Málaga enfrenta una parálisis crítica en la obtención del carné de conducir: casi 18.000 alumnos tienen sus exámenes prácticos aplazados por la escasez de examinadores de Tráfico. La provincia opera con 25 profesionales, nueve menos de los 34 necesarios según el cálculo técnico del sector. Este déficit genera retrasos de hasta seis meses, afecta la movilidad ciudadana y frena la inserción laboral de jóvenes y trabajadores.
¿Por qué hay tantos exámenes prácticos pendientes en Málaga?
El problema no es coyuntural. Málaga lleva más de siete años sin una actualización real de su plantilla de Jefaturas Provinciales de Tráfico. La falta de convocatorias públicas para cubrir plazas vacantes ha agravado un desfase estructural. Además, la demanda ha crecido por la recuperación postpandémica y el aumento de matrículas en autoescuelas.
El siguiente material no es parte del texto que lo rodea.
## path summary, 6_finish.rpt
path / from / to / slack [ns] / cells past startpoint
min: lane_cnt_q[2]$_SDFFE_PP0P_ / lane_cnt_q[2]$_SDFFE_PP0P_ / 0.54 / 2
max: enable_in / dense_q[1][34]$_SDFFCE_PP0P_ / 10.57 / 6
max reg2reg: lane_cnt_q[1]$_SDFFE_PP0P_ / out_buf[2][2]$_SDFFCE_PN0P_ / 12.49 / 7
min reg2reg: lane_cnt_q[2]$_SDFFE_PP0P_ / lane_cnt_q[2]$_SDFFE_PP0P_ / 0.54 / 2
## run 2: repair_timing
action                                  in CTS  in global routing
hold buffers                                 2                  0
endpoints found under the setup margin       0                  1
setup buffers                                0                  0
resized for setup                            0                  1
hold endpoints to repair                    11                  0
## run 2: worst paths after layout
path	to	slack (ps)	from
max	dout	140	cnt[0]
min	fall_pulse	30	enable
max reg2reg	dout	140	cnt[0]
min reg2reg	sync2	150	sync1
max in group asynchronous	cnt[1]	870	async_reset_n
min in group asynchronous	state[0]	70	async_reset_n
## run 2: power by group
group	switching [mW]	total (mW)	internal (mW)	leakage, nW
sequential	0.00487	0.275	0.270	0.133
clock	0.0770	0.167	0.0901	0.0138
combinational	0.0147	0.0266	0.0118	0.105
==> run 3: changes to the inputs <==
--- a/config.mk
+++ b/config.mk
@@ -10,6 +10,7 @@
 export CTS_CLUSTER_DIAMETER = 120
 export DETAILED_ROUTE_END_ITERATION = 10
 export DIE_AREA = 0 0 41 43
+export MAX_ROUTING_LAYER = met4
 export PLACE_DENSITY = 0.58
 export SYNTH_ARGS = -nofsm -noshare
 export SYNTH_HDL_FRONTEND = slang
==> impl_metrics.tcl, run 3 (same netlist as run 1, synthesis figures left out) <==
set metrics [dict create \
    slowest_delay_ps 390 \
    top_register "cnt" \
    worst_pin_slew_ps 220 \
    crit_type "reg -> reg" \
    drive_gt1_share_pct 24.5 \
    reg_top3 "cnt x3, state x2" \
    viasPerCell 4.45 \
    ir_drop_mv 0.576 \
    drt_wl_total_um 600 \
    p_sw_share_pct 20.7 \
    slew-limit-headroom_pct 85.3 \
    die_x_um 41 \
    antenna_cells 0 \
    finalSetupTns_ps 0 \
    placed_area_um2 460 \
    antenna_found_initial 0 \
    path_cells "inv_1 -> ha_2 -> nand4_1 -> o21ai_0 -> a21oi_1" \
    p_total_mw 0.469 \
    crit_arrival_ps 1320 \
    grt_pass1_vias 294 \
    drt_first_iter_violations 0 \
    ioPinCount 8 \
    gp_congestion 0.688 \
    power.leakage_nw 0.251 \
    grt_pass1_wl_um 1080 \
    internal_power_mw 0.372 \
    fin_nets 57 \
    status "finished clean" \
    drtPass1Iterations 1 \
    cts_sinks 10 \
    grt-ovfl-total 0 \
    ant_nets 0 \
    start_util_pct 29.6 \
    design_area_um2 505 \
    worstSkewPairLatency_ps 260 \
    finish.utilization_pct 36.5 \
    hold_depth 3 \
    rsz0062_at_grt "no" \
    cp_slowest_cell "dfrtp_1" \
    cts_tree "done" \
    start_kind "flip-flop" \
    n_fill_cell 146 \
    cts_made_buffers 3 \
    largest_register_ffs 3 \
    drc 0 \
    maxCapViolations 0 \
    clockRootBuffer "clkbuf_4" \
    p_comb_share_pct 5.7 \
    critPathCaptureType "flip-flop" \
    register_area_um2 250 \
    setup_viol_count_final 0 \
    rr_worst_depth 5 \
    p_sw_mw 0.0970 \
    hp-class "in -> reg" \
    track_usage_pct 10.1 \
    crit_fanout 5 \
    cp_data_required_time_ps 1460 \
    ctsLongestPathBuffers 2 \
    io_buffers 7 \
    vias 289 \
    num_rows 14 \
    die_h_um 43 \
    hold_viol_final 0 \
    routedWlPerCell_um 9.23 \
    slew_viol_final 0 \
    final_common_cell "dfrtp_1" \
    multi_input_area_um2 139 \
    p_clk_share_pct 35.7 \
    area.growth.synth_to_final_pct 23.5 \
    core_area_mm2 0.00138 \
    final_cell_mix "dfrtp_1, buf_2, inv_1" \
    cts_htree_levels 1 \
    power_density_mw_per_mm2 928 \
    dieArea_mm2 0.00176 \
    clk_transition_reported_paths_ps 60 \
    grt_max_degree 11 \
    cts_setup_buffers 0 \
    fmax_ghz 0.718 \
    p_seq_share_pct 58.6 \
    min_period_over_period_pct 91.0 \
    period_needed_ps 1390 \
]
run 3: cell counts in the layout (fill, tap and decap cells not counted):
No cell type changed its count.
El impacto económico es directo
Cada alumno en espera representa un costo oculto: gastos de matrícula extendidos, combustible para desplazamientos innecesarios y pérdida de productividad. Las autoescuelas reportan caídas del 12 % en ingresos mensuales. La Diputación de Málaga ha tenido que financiar instalaciones en Antequera y Ronda para descentralizar exámenes —una medida paliativa, no una solución.
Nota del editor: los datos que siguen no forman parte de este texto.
### config.mk
export PLATFORM = sky130hd
export DESIGN_NAME = dbus_bridge_core
export DESIGN_NICKNAME = d
export VERILOG_FILES = /design/src/rtl/dbus_bridge_core.sv
export SDC_FILE = /design/constraint.sdc
export NUM_CORES = 1
export LEC_CHECK = 0
export CAP_MARGIN = 20
export CELL_PAD_IN_SITES_DETAIL_PLACEMENT = 1
export CELL_PAD_IN_SITES_GLOBAL_PLACEMENT = 1
export CORE_AREA = 2 2 124 126
export DETAILED_ROUTE_END_ITERATION = 8
export DIE_AREA = 0 0 126 128
export PLACE_DENSITY_LB_ADDON = 0.1
export SLEW_MARGIN = 20
export SYNTH_ARGS = -nofsm -noshare
export SYNTH_HDL_FRONTEND = slang
export SYNTH_SLANG_ARGS = --single-unit
### constraint.sdc
create_clock -name i_clock -period 2.4 [get_ports i_clock]
set_input_delay 0.36 -clock i_clock [delete_from_list [all_inputs] [get_ports i_clock]]
set_output_delay 0.36 -clock i_clock [all_outputs]
set_load 0.02 [all_outputs]
### src/rtl/dbus_bridge_core.sv
// rtl/dbus_bridge_core.sv - UART/DBUS byte bridge with buffered UP and DOWN channels
// Each channel: status synchroniser, 4-phase source FSM, circular FIFO, sink FSM with watchdog.

module dbus_bridge_sync #(
  parameter int c_SYNC = 1
) (
  input  logic clk,
  input  logic rst_n,
  input  logic d,
  output logic q
);
  logic [c_SYNC-1:0] sr;

  if (c_SYNC == 1) begin : g_one
    always_ff @(posedge clk or negedge rst_n) begin
      if (!rst_n) sr <= '0;
      else        sr <= d;
    end
  end else begin : g_many
    always_ff @(posedge clk or negedge rst_n) begin
      if (!rst_n) sr <= '0;
      else        sr <= {sr[c_SYNC-2:0], d};
    end
  end

  assign q = sr[c_SYNC-1];
endmodule

module dbus_bridge_fifo #(
  parameter int c_WIDTH     = 8,
  parameter int c_DEPTHPOW2 = 2
) (
  input  logic                   clk,
  input  logic                   rst_n,
  input  logic                   push,
  input  logic [c_WIDTH-1:0]     wdata,
  input  logic                   pop,
  output logic [c_WIDTH-1:0]     rdata,
  output logic [c_DEPTHPOW2:0]   count,
  output logic                   full,
  output logic                   empty
);
  localparam int DEPTH = 1 << c_DEPTHPOW2;

  logic [c_WIDTH-1:0]     mem [DEPTH];
  logic [c_DEPTHPOW2-1:0] wr_ptr;
  logic [c_DEPTHPOW2-1:0] rd_ptr;

  always_ff @(posedge clk) begin
    if (push) mem[wr_ptr] <= wdata;
  end

  always_ff @(posedge clk or negedge rst_n) begin
    if (!rst_n) begin
      wr_ptr <= '0;
      rd_ptr <= '0;
      count  <= '0;
    end else begin
      if (push) wr_ptr <= wr_ptr + 1'b1;
      if (pop)  rd_ptr <= rd_ptr + 1'b1;
      case ({push, pop})
        2'b10:   count <= count + 1'b1;
        2'b01:   count <= count - 1'b1;
        default: count <= count;
      endcase
    end
  end

  assign rdata = mem[rd_ptr];
  assign full  = (count == (c_DEPTHPOW2+1)'(DEPTH));
  assign empty = (count == '0);
endmodule

module dbus_bridge_source (
  input  logic clk,
  input  logic rst_n,
  input  logic avail,
  input  logic run,
  input  logic full,
  output logic push,
  output logic read
);
  typedef enum logic {S_IDLE, S_WAIT} src_state_t;
  src_state_t state;

  // A full FIFO leaves the byte parked upstream with read low.
  assign push = (state == S_IDLE) && avail && run && !full;

  always_ff @(posedge clk or negedge rst_n) begin
    if (!rst_n) begin
      state <= S_IDLE;
      read  <= 1'b0;
    end else begin
      case (state)
        S_IDLE: if (push) begin
          read  <= 1'b1;
          state <= S_WAIT;
        end
        S_WAIT: if (!avail) begin
          read  <= 1'b0;
          state <= S_IDLE;
        end
        default: state <= S_IDLE;
      endcase
    end
  end
endmodule

module dbus_bridge_sink #(
  parameter int c_WIDTH   = 8,
  parameter int c_TIMEOUT = 4095
) (
  input  logic               clk,
  input  logic               rst_n,
  input  logic               run,
  input  logic               empty,
  input  logic [c_WIDTH-1:0] rdata,
  input  logic               busy,
  output logic               pop,
  output logic               fire,
  output logic               idle,
  output logic               enable,
  output logic [c_WIDTH-1:0] data
);
  localparam int TW = (c_TIMEOUT > 0) ? $clog2(c_TIMEOUT + 1) : 1;

  typedef enum logic [1:0] {K_IDLE, K_ACK, K_DONE} snk_state_t;
  snk_state_t    state;
  logic [TW-1:0] timer;

  assign idle = (state == K_IDLE);
  assign pop  = idle && run && !empty && !busy;
  assign fire = (c_TIMEOUT != 0) && (state == K_ACK) && !busy && (timer == TW'(c_TIMEOUT));

  always_ff @(posedge clk or negedge rst_n) begin
    if (!rst_n) begin
      state  <= K_IDLE;
      timer  <= '0;
      enable <= 1'b0;
      data   <= '0;
    end else begin
      case (state)
        K_IDLE: if (pop) begin
          data   <= rdata;
          enable <= 1'b1;
          timer  <= '0;
          state  <= K_ACK;
        end
        K_ACK: if (busy || fire) begin
          // An unanswered byte is dropped; the sink moves on.
          enable <= 1'b0;
          state  <= K_DONE;
        end else if (c_TIMEOUT != 0) begin
          timer <= timer + TW'(1);
        end
        K_DONE: if (!busy) state <= K_IDLE;
        default: state <= K_IDLE;
      endcase
    end
  end
endmodule

module dbus_bridge_core #(
  parameter int c_WIDTH     = 8,
  parameter int c_DEPTHPOW2 = 2,
  parameter int c_SYNC      = 1,
  parameter int c_TIMEOUT   = 4095
) (
  input  logic                 i_clock,
  input  logic                 i_reset_n,
  input  logic                 i_loopback,
  input  logic                 i_urx_avail,
  input  logic [c_WIDTH-1:0]   i_urx_data,
  output logic                 o_urx_read,
  output logic [c_WIDTH-1:0]   o_dbus_data,
  output logic                 o_dbus_enable,
  input  logic                 i_dbus_busy,
  input  logic                 i_dbus_avail,
  input  logic [c_WIDTH-1:0]   i_dbus_data,
  output logic                 o_dbus_read,
  output logic [c_WIDTH-1:0]   o_utx_data,
  output logic                 o_utx_enable,
  input  logic                 i_utx_busy,
  output logic [c_DEPTHPOW2:0] o_up_count,
  output logic [c_DEPTHPOW2:0] o_down_count,
  output logic                 o_timeout,
  output logic [7:0]           o_timeouts
);
  logic urx_avail_s, dbus_avail_s, dbus_busy_s, utx_busy_s;
  logic mode_r, switch_mode;
  logic up_push, up_pop, up_full, up_empty, up_fire, up_idle, up_enable;
  logic dn_push, dn_pop, dn_full, dn_empty, dn_fire, dn_idle, dn_enable;
  logic [c_WIDTH-1:0] up_rdata, up_data, dn_rdata, dn_data;
  logic [8:0] timeout_sum;

  dbus_bridge_sync #(.c_SYNC(c_SYNC)) u_sync_urx  (.clk(i_clock), .rst_n(i_reset_n), .d(i_urx_avail),  .q(urx_avail_s));
  dbus_bridge_sync #(.c_SYNC(c_SYNC)) u_sync_davl (.clk(i_clock), .rst_n(i_reset_n), .d(i_dbus_avail), .q(dbus_avail_s));
  dbus_bridge_sync #(.c_SYNC(c_SYNC)) u_sync_dbsy (.clk(i_clock), .rst_n(i_reset_n), .d(i_dbus_busy),  .q(dbus_busy_s));
  dbus_bridge_sync #(.c_SYNC(c_SYNC)) u_sync_ubsy (.clk(i_clock), .rst_n(i_reset_n), .d(i_utx_busy),   .q(utx_busy_s));

  // Mode changes take a cycle of their own with both sinks held, so no pop races the reroute.
  assign switch_mode = up_idle && dn_idle && (i_loopback != mode_r);

  always_ff @(posedge i_clock or negedge i_reset_n) begin
    if (!i_reset_n)       mode_r <= 1'b0;
    else if (switch_mode) mode_r <= i_loopback;
  end

  dbus_bridge_source u_up_src (
    .clk(i_clock), .rst_n(i_reset_n), .avail(urx_avail_s), .run(1'b1),
    .full(up_full), .push(up_push), .read(o_urx_read)
  );

  dbus_bridge_fifo #(.c_WIDTH(c_WIDTH), .c_DEPTHPOW2(c_DEPTHPOW2)) u_up_fifo (
    .clk(i_clock), .rst_n(i_reset_n), .push(up_push), .wdata(i_urx_data), .pop(up_pop),
    .rdata(up_rdata), .count(o_up_count), .full(up_full), .empty(up_empty)
  );

  dbus_bridge_sink #(.c_WIDTH(c_WIDTH), .c_TIMEOUT(c_TIMEOUT)) u_up_snk (
    .clk(i_clock), .rst_n(i_reset_n), .run(!switch_mode), .empty(up_empty), .rdata(up_rdata),
    .busy(mode_r ? utx_busy_s : dbus_busy_s), .pop(up_pop), .fire(up_fire), .idle(up_idle),
    .enable(up_enable), .data(up_data)
  );

  dbus_bridge_source u_dn_src (
    .clk(i_clock), .rst_n(i_reset_n), .avail(dbus_avail_s), .run(!mode_r),
    .full(dn_full), .push(dn_push), .read(o_dbus_read)
  );

  dbus_bridge_fifo #(.c_WIDTH(c_WIDTH), .c_DEPTHPOW2(c_DEPTHPOW2)) u_dn_fifo (
    .clk(i_clock), .rst_n(i_reset_n), .push(dn_push), .wdata(i_dbus_data), .pop(dn_pop),
    .rdata(dn_rdata), .count(o_down_count), .full(dn_full), .empty(dn_empty)
  );

  dbus_bridge_sink #(.c_WIDTH(c_WIDTH), .c_TIMEOUT(c_TIMEOUT)) u_dn_snk (
    .clk(i_clock), .rst_n(i_reset_n), .run(!switch_mode && !mode_r), .empty(dn_empty),
    .rdata(dn_rdata), .busy(utx_busy_s), .pop(dn_pop), .fire(dn_fire), .idle(dn_idle),
    .enable(dn_enable), .data(dn_data)
  );

  assign o_dbus_data   = up_data;
  assign o_dbus_enable = up_enable && !mode_r;
  assign o_utx_data    = mode_r ? up_data : dn_data;
  assign o_utx_enable  = mode_r ? up_enable : dn_enable;

  assign timeout_sum = {1'b0, o_timeouts} + 9'(up_fire) + 9'(dn_fire);

  always_ff @(posedge i_clock or negedge i_reset_n) begin
    if (!i_reset_n) begin
      o_timeout  <= 1'b0;
      o_timeouts <= '0;
    end else begin
      o_timeout  <= up_fire || dn_fire;
      o_timeouts <= (timeout_sum > 9'd255) ? 8'hFF : timeout_sum[7:0];
    end
  end
endmodule
==> results of run 1 <==
path summary, 6_finish.rpt:
path,to,slack (ps),cells after the start
min reg2reg,u_dn_snk.enable,480,1
max,o_timeouts[6],70,9
min,u_sync_davl.q,380,1
min in group asynchronous,u_up_snk.timer[4],460,2
max reg2reg,o_timeouts[6],70,9
max in group asynchronous,u_dn_fifo.rd_ptr[1],1320,3
layout make-up:
cell class	count	share of cell area, %
Inverter	18	0.8423
Tap cell	188	2.932
Multi-Input combinational cell	273	29.00
Sequential cell	142	48.34
Clock buffer	18	5.350
Clock inverter	14	2.558
Timing Repair Buffer	95	10.98
kinds of logic after synthesis:
logic type,share of synthesized area (%)
AND/OR/NAND/NOR,12.58
XOR/XNOR,2.376
buffers and inverters,2.716
multiplexers,10.50
adder cells (fa/ha/maj),3.554
flip-flops,61.82
AO/OA/AOI/OAI,6.450
per-layer routing:
layer	track usage, %	share of wire [%]	vias up
met1	23.78	44	2040
li1	-	-	1872
met5	0	0	-
met3	5.426	3.3	11
met2	31.02	51	61
met4	5.107	1.1	0
cell usage after synthesis, types with 2 or more instances:
cell type  count
buf_2          4
or4_1          5
o22ai_1        3
nor2b_1        6
dfrtp_1       78
nor3_1         5
a31oi_1        2
mux2_2        20
and3_1         8
fa_1           3
nand2_1       40
a21o_1         3
and4_1         2
nor4_1         4
edfxtp_1      64
mux4_2        16
a22o_1         2
or3_1          4
nor3b_1        3
o31ai_1        8
mux2i_1        5
and2_1        12
nand4_2        2
a311oi_1       3
nor2_1        12
ha_1          13
nand4_1        4
xor2_1         8
buf_6          3
buf_4          4
xnor2_1        9
or3b_2         2
o211ai_1       3
clkbuf_1       3
a21oi_1       10
nand3_1       15
inv_1         17
buf_1          2
o21ai_0       10
a41oi_1        2
nand2b_1       9
worst max-delay path, delay by kind of cell, from the launching register on:
kind                       cells  cell delay, ps
AOI/OAI and AO/OA              1              60
adders and majority gates      2             390
and+or+nand+nor                5            1220
buffers and inverters          1             160
DFF                            1             380
flip-flops by register name, summed over array words and instances, names as in the netlist, 2 cells and up:
| signal | count |
|---|---|
| o_timeouts | 8 |
| u_dn_fifo.wr_ptr | 2 |
| u_dn_fifo.mem | 32 |
| u_up_snk.state | 2 |
| u_dn_snk.state | 2 |
| u_dn_fifo.rd_ptr | 2 |
| u_up_fifo.rd_ptr | 2 |
| u_up_snk.data | 8 |
| u_dn_snk.data | 8 |
| u_up_fifo.wr_ptr | 2 |
| u_up_snk.timer | 12 |
| u_up_fifo.mem | 32 |
| u_up_fifo.count | 3 |
| u_dn_fifo.count | 3 |
| u_dn_snk.timer | 12 |
through the flow:
step / worst slack, ps / std cells
after detailed placement: -135.6 / 711
after floorplan: 1.966 / 449
after global placement: -66.30 / 711
after CTS: 2.376 / 744
after global routing: -31.58 / 748
final: 66.02 / 748
repair_timing:
item / in CTS / in global routing
hold buffers: 1 / 0
hold endpoints to repair: 38 / 0
gates resized for setup: 7 / 15
pin swaps: 0 / 6
setup buffers: 0 / 4
setup endpoints to repair: 8 / 10
power breakdown:
group / total [W] / leakage, nW / switching [W] / internal (W)
logic: 0.00306 / 1.35 / 0.00151 / 0.00155
clock network: 0.00285 / 0.309 / 0.00109 / 0.00176
registers: 0.00352 / 1.58 / 0.000446 / 0.00307
total: 0.00943 / 3.24 / 0.00304 / 0.00639
==> results.tsv, run 1 <==
metric	value	unit
relative slew slack	62.21	%
ANT cells	0	
endpoint class of the critical path	flip-flop	
final WL	13820	µm
Fin. Hold Viols	0	
gpl congestion	0.7463	
routed vias/inst	5.326	
worst min path class	in -> reg	
CTS Buffer Depth	2	
Critical Path Max Stage Delay	420	ps
drt pass-1 iters	4	
pin count of the biggest net entering global routing	41	
PD cells	1175	nW/µm²
DRC	0	
leakage power	3.239	nW
core footprint	14860	µm²
initial antenna violation count	0	
Multi-input gate area	2326	µm²
Setup CP Type	reg -> reg	
fill count	1472	
register area	3877	µm²
Tcrit/Tclk final	97.25	%
Required @ worst endpoint	2700	ps
Max Fclk	428.5	MHz
DR iter-0 viols	160	
Design Area, Final	8021	µm²
Worst-Margin Slew	566.9	ps
Fin Setup TNS	0	ps
ys flop type	dfrtp_1	
status	completed	
Final Setup Violations	0	
row cnt	45	
library cells used by synthesis	62	
initial core utilization	42.15	%
# nets final	586	
worst-path maximum fanout	3	
Worst setup SP type	flip-flop	
routed vias	3984	
area delta synth->final	28.02	%
Avg Inst Size Synth	13.96	µm²
routed len/inst	18.48	µm
Top cell by count, worst path	and3_4	
full die area	16130	µm²
post-synth net total	488	
CP startpoint	u_dn_snk.state[1]	
fraction of layout cells with a size suffix above 1	24.29	%
gr ovfl total	0	
Worst-path clk slew	60	ps
worst hold slack	376.4	ps
crit path time final	2334	ps
R2R Path Start	u_dn_snk.state[1]	
total clock sinks	142	
H-tree depth	4	
critical path's slowest cell	or3b_4	
Cell Area, Synth	6266	µm²
Area after DPL	7242	µm²
port bufs	57	
GRT Overall Usage	18.55	%
CP cell instances	or3b_4 -> nor4_4 -> buf_4 -> fa_2 -> ha_4 -> and3_4 -> and3_4 -> nor2b_4 -> a21oi_1	
number of flops mapped to enable cells by yosys	64	
chip height	128	µm
Worst Skew	7.938	ps
Post-Route Utilization	53.96	%
unrepaired setup endpoints after global routing	true	
Worst VDD drop	0.7173	mV
pins over their slew limit	0	
most common cell after layout, fill and taps aside	dfrtp_1	
Ys Warns	0	
largest cells by area after synthesis	dfrtp_1 (31%), edfxtp_1 (31%), mux4_2 (5.8%)	
Synth top area share	31.15	%
clock root cell	clkbuf_16	
Post-Synthesis Cells	449	
cell type with the largest total area after synthesis	dfrtp_1	
beginning of the worst hold path	i_dbus_avail	
Critical Path AT	2630	ps
I/O Pins	58	
first-pass GRT wire length	22860	µm
worst skew pair latency	420	ps
MaxCap Viol Count	0	
most frequent cells in the layout	dfrtp_1 (75), edfxtp_1 (64), clkdlybuf4s50_1 (56)	
Die W	126	µm
CTS tree	built	
DPL Wire Length	9186	µm
register area share after synthesis	61.82	%
ANT nets after route	0	
number of synthesized register bits	142	
Total Power	0.009428	W
Num CTS Buffers	17	
vias in the first global route	4319	
asr flop ratio synth	54.93	%
(Power assumes the default switching activity.)
==> run 2, diff against run 1 <==
--- a/config.mk
+++ b/config.mk
@@ -8,9 +8,9 @@
 export CAP_MARGIN = 20
 export CELL_PAD_IN_SITES_DETAIL_PLACEMENT = 1
 export CELL_PAD_IN_SITES_GLOBAL_PLACEMENT = 1
-export CORE_AREA = 2 2 124 126
+export CORE_AREA = 2 2 132 134
 export DETAILED_ROUTE_END_ITERATION = 8
-export DIE_AREA = 0 0 126 128
+export DIE_AREA = 0 0 134 136
 export PLACE_DENSITY_LB_ADDON = 0.1
 export SLEW_MARGIN = 20
 export SYNTH_ARGS = -nofsm -noshare
==> constraint.sdc (replaced) <==
create_clock -name i_clock -period 2.4 [get_ports i_clock]
set_input_delay 0.36 -clock i_clock [delete_from_list [all_inputs] [get_ports i_clock]]
set_output_delay 0.36 -clock i_clock [all_outputs]
set_load 0.005 [all_outputs]
==> results.tsv, run 2 (same netlist as run 1, synthesis figures left out) <==
metric	value	unit	change
M1 wire length	6149	µm	+0.41%
Fin. Hold Viols	0		unchanged
leakage power	3.224	nW	-0.47%
Setup CP Type	reg -> out		
port bufs	57		unchanged
full die area	18220	µm²	+13%
Post-Route Utilization	47.15	%	-6.8 points
fraction of layout cells with a size suffix above 1	22.99	%	-1.3 points
total clock sinks	142		unchanged
relative slew slack	58.52	%	-3.7 points
Worst Skew	8.656	ps	+0.7185 ps
CTS Buffer Depth	2		unchanged
DPL Wire Length	9253	µm	+0.73%
routed vias	3943		-1.0%
pins over their slew limit	0		unchanged
Critical Path AT	1940	ps	-690 ps
I/O Pins	58		unchanged
Max Fclk	434.3	MHz	+1.4%
Worst-path clk slew	70	ps	about the same
first-pass GRT wire length	22180	µm	-3.0%
Num CTS Buffers	17		unchanged
Worst-Margin Slew	622.2	ps	+55.25 ps
Die W	134	µm	+6.3%
# nets final	587		+0.17%
initial antenna violation count	0		unchanged
H-tree depth	4		unchanged
gpl congestion	0.7275		-2.5%
Cells after DPL	750		+5.5%
GRT Overall Usage	16.08	%	-2.5 points
CTS tree	built		
ANT nets after route	0		unchanged
worst hold slack	374.4	ps	-1.954 ps
Required @ worst endpoint	2040	ps	-660 ps
DRC	0		unchanged
drt pass-1 iters	4		unchanged
routed vias/inst	5.017		-5.8%
unrepaired setup endpoints after global routing	true		
endpoint class of the critical path	output pin		
gr ovfl total	0		unchanged
clock root cell	clkbuf_16		
MaxCap Viol Count	0		unchanged
Worst VDD drop	0.9354	mV	+30%
worst min path class	in -> reg		
chip height	136	µm	+6.3%
worst skew pair latency	420	ps	about the same
highest routed layer	met4		
initial core utilization	37.13	%	-5.0 points
Final Setup Violations	0		unchanged
area delta synth->final	27.00	%	
pin count of the biggest net entering global routing	43		+4.9%
worst-path maximum fanout	8		+5
PD cells	1125	nW/µm²	-4.2%
Worst setup SP type	flip-flop		
Tcrit/Tclk final	95.93	%	-1.3 points
filler-free cell count of the finished design	786		+5.1%
top flop regs	u_dn_fifo.mem x32, u_up_fifo.mem x32		
row cnt	48		+6.7%
final WL	13620	µm	-1.5%
vias in the first global route	4254		-1.5%
met2 routed WL	6848	µm	-3.4%
most common cell after layout, fill and taps aside	dfrtp_1		
routed len/inst	17.32	µm	-6.3%
most frequent cells in the layout	dfrtp_1 (77), edfxtp_1 (64), clkdlybuf4s50_1 (56)		
DR iter-0 viols	177		+11%
status	completed		
crit path time final	2302	ps	-31.54 ps
ANT cells	0		unchanged
core footprint	16880	µm²	+14%
met3 routed WL	448	µm	-2.6%
fill count	1695		+15%
[run 2: final cells by class]
type	instances	area (µm²)	area share [%]
clock buffers	17	425.4	5.346
flip-flops and latches	142	3875	48.70
clock inverters	15	168.9	2.123
repair buffers	96	895.9	11.26
multi-input cells	273	2243	28.19
inverters	18	67.56	0.8491
well taps	225	281.5	3.538
[run 2: per-stage QoR]
stage          cell area, µm²  setup slack, ps  TNS [ps]  power (W)
2_1_floorplan            6266            19.07         0   0.005062
3_3_place_gp             7288           -71.80    -133.2   0.006226
3_5_place_dp             7288           -124.5    -343.6   0.006311
4_1_cts                  7930            13.12         0   0.009096
5_1_grt                  7958           -6.987    -6.987   0.009532
6_report                 7958            97.56         0   0.008956
[run 2: worst paths after layout]
check                               endpoint               from  slack (ps)  cells after the start
max in group asynchronous  u_dn_snk.timer[6]          i_reset_n        1330                      3
min                            u_sync_davl.q       i_dbus_avail         370                      1
min in group asynchronous  u_up_snk.timer[6]          i_reset_n         430                      2
max reg2reg                    o_timeouts[6]  u_up_snk.timer[0]         120                     10
max                            o_utx_data[6]             mode_r         100                      4
min reg2reg                 u_dn_snk.data[6]   u_dn_snk.data[6]         480                      2
[run 2: worst max-delay path, cell delays in order (launching register included)]
cell and delay (ps):
dfrtp_2 410, buf_6 140, buf_6 140, mux2_2 370
clkdlybuf4s50_1 450
[run 2: report_power, final]
part	switching, W	total [W]	internal [W]
Combinational	0.00118	0.00277	0.00159
Clock	0.00117	0.00265	0.00149
Sequential	0.000470	0.00354	0.00307
[run 2: timing repair]
action | CTS | global route
gates resized for setup | 3 | 5
setup buffers | 2 | 1
setup endpoints to repair | 14 | 9
hold buffers | 1 | 0
endpoints found under the hold margin | 36 | 0
pin swaps | 0 | 1
[run 2: per-layer routing]
metal  GRT usage [%]  vias up
li1                -     1867
met1           19.74     1998
met2           27.64       64
met3           4.512       14
met4           4.965        0
met5               0        -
¿Qué dice la normativa sobre los examinadores de Tráfico?
El Real Decreto 1428/2003 regula las funciones de los examinadores de la Dirección General de Tráfico (DGT). Establece que deben ser funcionarios con formación específica y experiencia mínima de tres años en conducción segura. La Ley 6/2022 de Movilidad Sostenible exige que las jefaturas provinciales cuenten con plantillas ajustadas a la demanda real. Sin embargo, no existe un mecanismo automático de revisión periódica de necesidades.
La brecha legal se agrava con la ausencia de evaluación de carga de trabajo
No hay indicadores oficiales que midan la ratio ideal entre examinadores y demanda. Málaga aplica un modelo obsoleto basado en población, no en número de solicitudes. Esto contradice el principio de eficiencia administrativa recogido en la Ley 39/2015 del Procedimiento Administrativo Común.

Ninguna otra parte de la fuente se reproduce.